Ocurre, sin embargo, que los bonos tampoco son solución para la cultura. Porque, para dar libertad, hay que haber educado previamente el gusto, y el gusto se cultiva en las escuelas, en las bibliotecas, en los museos, en la televisión, en los parques arqueológicos, en los bosques, en el diseño de las ciudades, en los conservatorios, entre papeles viejos y nuevos. Sin inversión en bibliotecas escolares, en planes lectores exentos de morralla ideológica, en cultura musical, en la enseñanza de la lectura lenta, en una mejora de nuestros entornos; sin una exposición continua a la belleza o sin prestar atención a los pequeños detalles más que a los grandes rasgos; sin todo eso, digo, los bonos no son más que un brindis al sol, un costoso ruido que no nos conduce a ningún sitio: una nada cara, ineficaz y baldía.

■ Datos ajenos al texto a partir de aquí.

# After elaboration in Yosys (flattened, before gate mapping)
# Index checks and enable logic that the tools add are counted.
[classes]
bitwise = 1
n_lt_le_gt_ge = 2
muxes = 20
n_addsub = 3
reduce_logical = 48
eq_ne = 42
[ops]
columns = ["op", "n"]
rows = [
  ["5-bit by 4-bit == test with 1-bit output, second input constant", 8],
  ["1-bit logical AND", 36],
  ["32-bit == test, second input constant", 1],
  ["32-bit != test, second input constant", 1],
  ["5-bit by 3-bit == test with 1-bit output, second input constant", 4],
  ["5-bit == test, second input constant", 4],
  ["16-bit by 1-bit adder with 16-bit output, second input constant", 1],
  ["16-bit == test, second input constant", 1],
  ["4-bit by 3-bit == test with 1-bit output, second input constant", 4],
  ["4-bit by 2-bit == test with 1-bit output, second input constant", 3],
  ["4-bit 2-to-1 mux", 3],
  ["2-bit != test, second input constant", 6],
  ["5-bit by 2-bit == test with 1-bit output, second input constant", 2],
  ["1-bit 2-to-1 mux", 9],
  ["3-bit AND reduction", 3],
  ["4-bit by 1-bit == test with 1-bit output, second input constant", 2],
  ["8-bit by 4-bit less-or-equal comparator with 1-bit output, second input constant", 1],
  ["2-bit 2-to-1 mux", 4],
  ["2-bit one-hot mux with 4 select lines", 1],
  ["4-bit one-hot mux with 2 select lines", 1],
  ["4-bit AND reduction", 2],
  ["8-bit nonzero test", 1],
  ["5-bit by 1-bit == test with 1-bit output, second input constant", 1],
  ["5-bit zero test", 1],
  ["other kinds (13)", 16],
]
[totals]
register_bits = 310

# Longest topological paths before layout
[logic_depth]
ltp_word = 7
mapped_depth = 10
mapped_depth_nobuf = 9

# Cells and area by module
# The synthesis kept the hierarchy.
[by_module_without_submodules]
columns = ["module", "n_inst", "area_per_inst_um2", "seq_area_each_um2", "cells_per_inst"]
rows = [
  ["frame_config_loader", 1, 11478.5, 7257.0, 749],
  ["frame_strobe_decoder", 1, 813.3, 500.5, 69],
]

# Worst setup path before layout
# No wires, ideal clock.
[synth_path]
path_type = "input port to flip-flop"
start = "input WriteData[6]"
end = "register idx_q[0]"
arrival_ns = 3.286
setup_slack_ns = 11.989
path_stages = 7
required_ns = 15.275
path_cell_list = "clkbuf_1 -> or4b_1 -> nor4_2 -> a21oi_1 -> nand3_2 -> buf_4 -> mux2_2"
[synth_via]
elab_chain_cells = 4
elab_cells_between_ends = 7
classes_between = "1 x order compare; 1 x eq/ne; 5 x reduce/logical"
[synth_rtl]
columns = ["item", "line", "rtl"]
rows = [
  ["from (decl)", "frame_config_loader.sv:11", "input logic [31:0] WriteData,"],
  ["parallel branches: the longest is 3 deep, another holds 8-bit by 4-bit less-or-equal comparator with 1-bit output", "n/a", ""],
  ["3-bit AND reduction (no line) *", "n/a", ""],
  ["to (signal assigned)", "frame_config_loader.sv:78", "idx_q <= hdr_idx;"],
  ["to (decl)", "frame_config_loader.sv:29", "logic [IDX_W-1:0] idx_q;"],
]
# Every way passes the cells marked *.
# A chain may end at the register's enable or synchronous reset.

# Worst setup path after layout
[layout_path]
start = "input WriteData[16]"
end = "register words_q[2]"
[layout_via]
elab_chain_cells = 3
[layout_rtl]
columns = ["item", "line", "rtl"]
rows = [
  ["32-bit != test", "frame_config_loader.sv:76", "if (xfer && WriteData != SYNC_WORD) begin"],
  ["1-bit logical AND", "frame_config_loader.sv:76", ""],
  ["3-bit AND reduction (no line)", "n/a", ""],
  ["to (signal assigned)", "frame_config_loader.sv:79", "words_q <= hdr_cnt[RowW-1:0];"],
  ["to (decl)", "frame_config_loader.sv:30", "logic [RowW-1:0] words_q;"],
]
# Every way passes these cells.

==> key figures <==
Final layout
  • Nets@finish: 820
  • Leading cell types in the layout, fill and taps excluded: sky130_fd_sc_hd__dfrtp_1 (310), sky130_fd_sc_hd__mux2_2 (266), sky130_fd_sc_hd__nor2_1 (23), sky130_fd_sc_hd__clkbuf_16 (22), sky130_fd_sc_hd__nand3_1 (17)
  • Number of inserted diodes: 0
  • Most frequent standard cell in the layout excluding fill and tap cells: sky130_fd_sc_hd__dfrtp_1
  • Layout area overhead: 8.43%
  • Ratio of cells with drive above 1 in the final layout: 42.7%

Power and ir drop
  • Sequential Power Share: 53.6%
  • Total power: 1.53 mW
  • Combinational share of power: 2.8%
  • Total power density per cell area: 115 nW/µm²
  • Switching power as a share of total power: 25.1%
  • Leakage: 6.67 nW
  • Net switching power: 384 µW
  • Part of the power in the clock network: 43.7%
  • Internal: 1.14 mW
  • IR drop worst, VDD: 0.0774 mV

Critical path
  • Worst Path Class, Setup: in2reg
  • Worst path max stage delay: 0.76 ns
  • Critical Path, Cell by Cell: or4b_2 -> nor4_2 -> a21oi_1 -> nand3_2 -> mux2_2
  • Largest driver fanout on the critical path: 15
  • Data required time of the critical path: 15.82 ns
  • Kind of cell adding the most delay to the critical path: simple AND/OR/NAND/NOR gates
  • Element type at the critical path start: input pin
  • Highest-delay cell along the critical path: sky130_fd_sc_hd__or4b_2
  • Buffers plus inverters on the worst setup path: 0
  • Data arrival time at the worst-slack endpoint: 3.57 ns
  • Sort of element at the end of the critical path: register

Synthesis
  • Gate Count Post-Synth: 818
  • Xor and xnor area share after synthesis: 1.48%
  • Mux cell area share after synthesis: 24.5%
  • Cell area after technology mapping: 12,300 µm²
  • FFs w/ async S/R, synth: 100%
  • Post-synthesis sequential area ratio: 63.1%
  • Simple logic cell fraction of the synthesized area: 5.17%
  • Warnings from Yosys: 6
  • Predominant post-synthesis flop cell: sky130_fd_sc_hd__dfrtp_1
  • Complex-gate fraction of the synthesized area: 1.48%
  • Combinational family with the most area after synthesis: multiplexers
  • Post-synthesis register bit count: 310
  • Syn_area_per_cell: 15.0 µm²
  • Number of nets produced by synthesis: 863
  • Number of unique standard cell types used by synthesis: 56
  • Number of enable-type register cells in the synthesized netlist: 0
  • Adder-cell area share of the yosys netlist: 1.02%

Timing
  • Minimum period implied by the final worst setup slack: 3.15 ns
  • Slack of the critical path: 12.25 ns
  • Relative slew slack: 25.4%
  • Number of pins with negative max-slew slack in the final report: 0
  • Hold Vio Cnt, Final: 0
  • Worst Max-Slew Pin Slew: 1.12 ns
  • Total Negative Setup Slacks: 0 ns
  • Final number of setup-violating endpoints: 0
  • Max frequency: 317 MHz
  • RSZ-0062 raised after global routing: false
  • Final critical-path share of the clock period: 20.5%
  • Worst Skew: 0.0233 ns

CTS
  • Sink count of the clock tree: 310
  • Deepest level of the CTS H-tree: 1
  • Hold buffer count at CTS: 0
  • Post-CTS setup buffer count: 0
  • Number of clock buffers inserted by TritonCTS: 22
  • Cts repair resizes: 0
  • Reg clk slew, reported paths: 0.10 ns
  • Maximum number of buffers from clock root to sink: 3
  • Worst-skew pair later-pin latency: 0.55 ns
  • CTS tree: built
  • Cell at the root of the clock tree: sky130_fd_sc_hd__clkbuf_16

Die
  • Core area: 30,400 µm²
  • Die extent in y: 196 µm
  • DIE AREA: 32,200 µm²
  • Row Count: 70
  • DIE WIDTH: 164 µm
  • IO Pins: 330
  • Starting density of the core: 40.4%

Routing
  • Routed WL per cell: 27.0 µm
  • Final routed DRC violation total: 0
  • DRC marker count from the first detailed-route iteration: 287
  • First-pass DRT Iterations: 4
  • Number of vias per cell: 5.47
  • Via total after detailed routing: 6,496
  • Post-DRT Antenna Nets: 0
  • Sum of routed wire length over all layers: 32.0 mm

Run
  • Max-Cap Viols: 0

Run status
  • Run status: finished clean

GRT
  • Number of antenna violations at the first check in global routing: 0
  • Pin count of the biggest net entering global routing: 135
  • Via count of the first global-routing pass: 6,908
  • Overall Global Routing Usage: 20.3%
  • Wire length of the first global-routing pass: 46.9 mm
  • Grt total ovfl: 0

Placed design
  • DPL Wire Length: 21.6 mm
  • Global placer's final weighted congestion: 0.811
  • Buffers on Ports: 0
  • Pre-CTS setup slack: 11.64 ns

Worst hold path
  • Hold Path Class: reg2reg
--- src/rtl/spi_initiator.sv ---
// SPI mode-0 initiator: serialises W-bit words MSB first on sck/mosi/cs_n and
// captures miso, with a valid/ready host interface and optional held chip select.
module spi_initiator #(
  parameter int DIV = 2,
  parameter int W   = 8
) (
  input  logic         clk,
  input  logic         rst_n,
  input  logic [W-1:0] tx_data,
  input  logic         tx_hold,
  input  logic         tx_valid,
  output logic         tx_ready,
  output logic [W-1:0] rx_data,
  output logic         rx_valid,
  output logic         busy,
  output logic         sck,
  output logic         mosi,
  input  logic         miso,
  output logic         cs_n
);

  localparam int HCW = $clog2(DIV) + 1;
  localparam int BCW = $clog2(W) + 1;
  localparam logic [HCW-1:0] H_LAST = HCW'(DIV - 1);
  localparam logic [BCW-1:0] B_LAST = BCW'(W - 1);

  localparam logic [2:0] S_IDLE  = 3'd0;
  localparam logic [2:0] S_LEAD  = 3'd1;
  localparam logic [2:0] S_SHIFT = 3'd2;
  localparam logic [2:0] S_HELD  = 3'd3;
  localparam logic [2:0] S_GAP   = 3'd4;

  logic [2:0]     state_q, state_d;
  logic [HCW-1:0] hcnt_q, hcnt_d;
  logic [BCW-1:0] bcnt_q, bcnt_d;
  logic           sck_q, sck_d;
  logic           hold_q, hold_d;
  logic [W-1:0]   tx_sh_q, tx_sh_d;
  logic [W-1:0]   rx_sh_q, rx_sh_d;
  logic [W-1:0]   rx_data_q, rx_data_d;
  logic           rx_valid_q, rx_valid_d;
  logic           accept;

  assign tx_ready = (state_q == S_IDLE) || (state_q == S_HELD);
  assign busy     = (state_q != S_IDLE);
  assign cs_n     = (state_q == S_IDLE) || (state_q == S_GAP);
  assign mosi     = cs_n ? 1'b0 : tx_sh_q[W-1];
  assign sck      = sck_q;
  assign rx_data  = rx_data_q;
  assign rx_valid = rx_valid_q;
  assign accept   = tx_valid & tx_ready;

  always_comb begin
    state_d    = state_q;
    hcnt_d     = hcnt_q;
    bcnt_d     = bcnt_q;
    sck_d      = sck_q;
    hold_d     = hold_q;
    tx_sh_d    = tx_sh_q;
    rx_sh_d    = rx_sh_q;
    rx_data_d  = rx_data_q;
    rx_valid_d = 1'b0;
    case (state_q)
      S_IDLE, S_HELD: begin
        if (accept) begin
          state_d = S_LEAD;
          tx_sh_d = tx_data;
          hold_d  = tx_hold;
          hcnt_d  = '0;
        end
      end
      S_LEAD: begin
        if (hcnt_q == H_LAST) begin
          state_d = S_SHIFT;
          hcnt_d  = '0;
          bcnt_d  = '0;
          sck_d   = 1'b1;
          rx_sh_d = W'({rx_sh_q, miso});
        end else begin
          hcnt_d = hcnt_q + 1'b1;
        end
      end
      S_SHIFT: begin
        if (hcnt_q != H_LAST) begin
          hcnt_d = hcnt_q + 1'b1;
        end else begin
          hcnt_d = '0;
          if (sck_q) begin
            // Falling edge: advance mosi except after the last bit, which stays put.
            sck_d = 1'b0;
            if (bcnt_q != B_LAST) tx_sh_d = tx_sh_q << 1;
          end else if (bcnt_q == B_LAST) begin
            rx_data_d  = rx_sh_q;
            rx_valid_d = 1'b1;
            state_d    = hold_q ? S_HELD : S_GAP;
          end else begin
            bcnt_d  = bcnt_q + 1'b1;
            sck_d   = 1'b1;
            rx_sh_d = W'({rx_sh_q, miso});
          end
        end
      end
      S_GAP: begin
        if (hcnt_q == H_LAST) begin
          state_d = S_IDLE;
          hcnt_d  = '0;
        end else begin
          hcnt_d = hcnt_q + 1'b1;
        end
      end
      default: state_d = S_IDLE;
    endcase
  end

  always_ff @(posedge clk or negedge rst_n) begin
    if (!rst_n) begin
      state_q    <= S_IDLE;
      hcnt_q     <= '0;
      bcnt_q     <= '0;
      sck_q      <= 1'b0;
      hold_q     <= 1'b0;
      tx_sh_q    <= '0;
      rx_sh_q    <= '0;
      rx_data_q  <= '0;
      rx_valid_q <= 1'b0;
    end else begin
      state_q    <= state_d;
      hcnt_q     <= hcnt_d;
      bcnt_q     <= bcnt_d;
      sck_q      <= sck_d;
      hold_q     <= hold_d;
      tx_sh_q    <= tx_sh_d;
      rx_sh_q    <= rx_sh_d;
      rx_data_q  <= rx_data_d;
      rx_valid_q <= rx_valid_d;
    end
  end

endmodule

Pero hay que entender que los bonos dan votos, como los dan las ayudas al alquiler. Son fantasmas de la política que alimentan la ficción del futuro cuando no se saben resolver los problemas del presente. Son fantasmas para un mundo que persigue la textura vaporosa de los sueños, antes que la tierra firme de la realidad. Los problemas se solucionan paso a paso, con esfuerzo y sacrificios; en cambio, los remedios milagrosos llenan páginas –como esta misma– mientras se limitan a no intervenir en los grandes asuntos que deberían abordar: la competitividad industrial y el tejido productivo, el fracaso escolar, la precariedad en el empleo, el precio de la vivienda, la insostenibilidad de las cuentas públicas, la recuperación demográfica de un mundo que se empeña a decir adiós a la vida. Los bonos dan votos pero no aportan soluciones. «¿Qué más da?», se preguntarán algunos, «disfrutemos del baile mientras dura todavía». Pero quizás uno se ha hecho demasiado viejo ya para tanta comedia.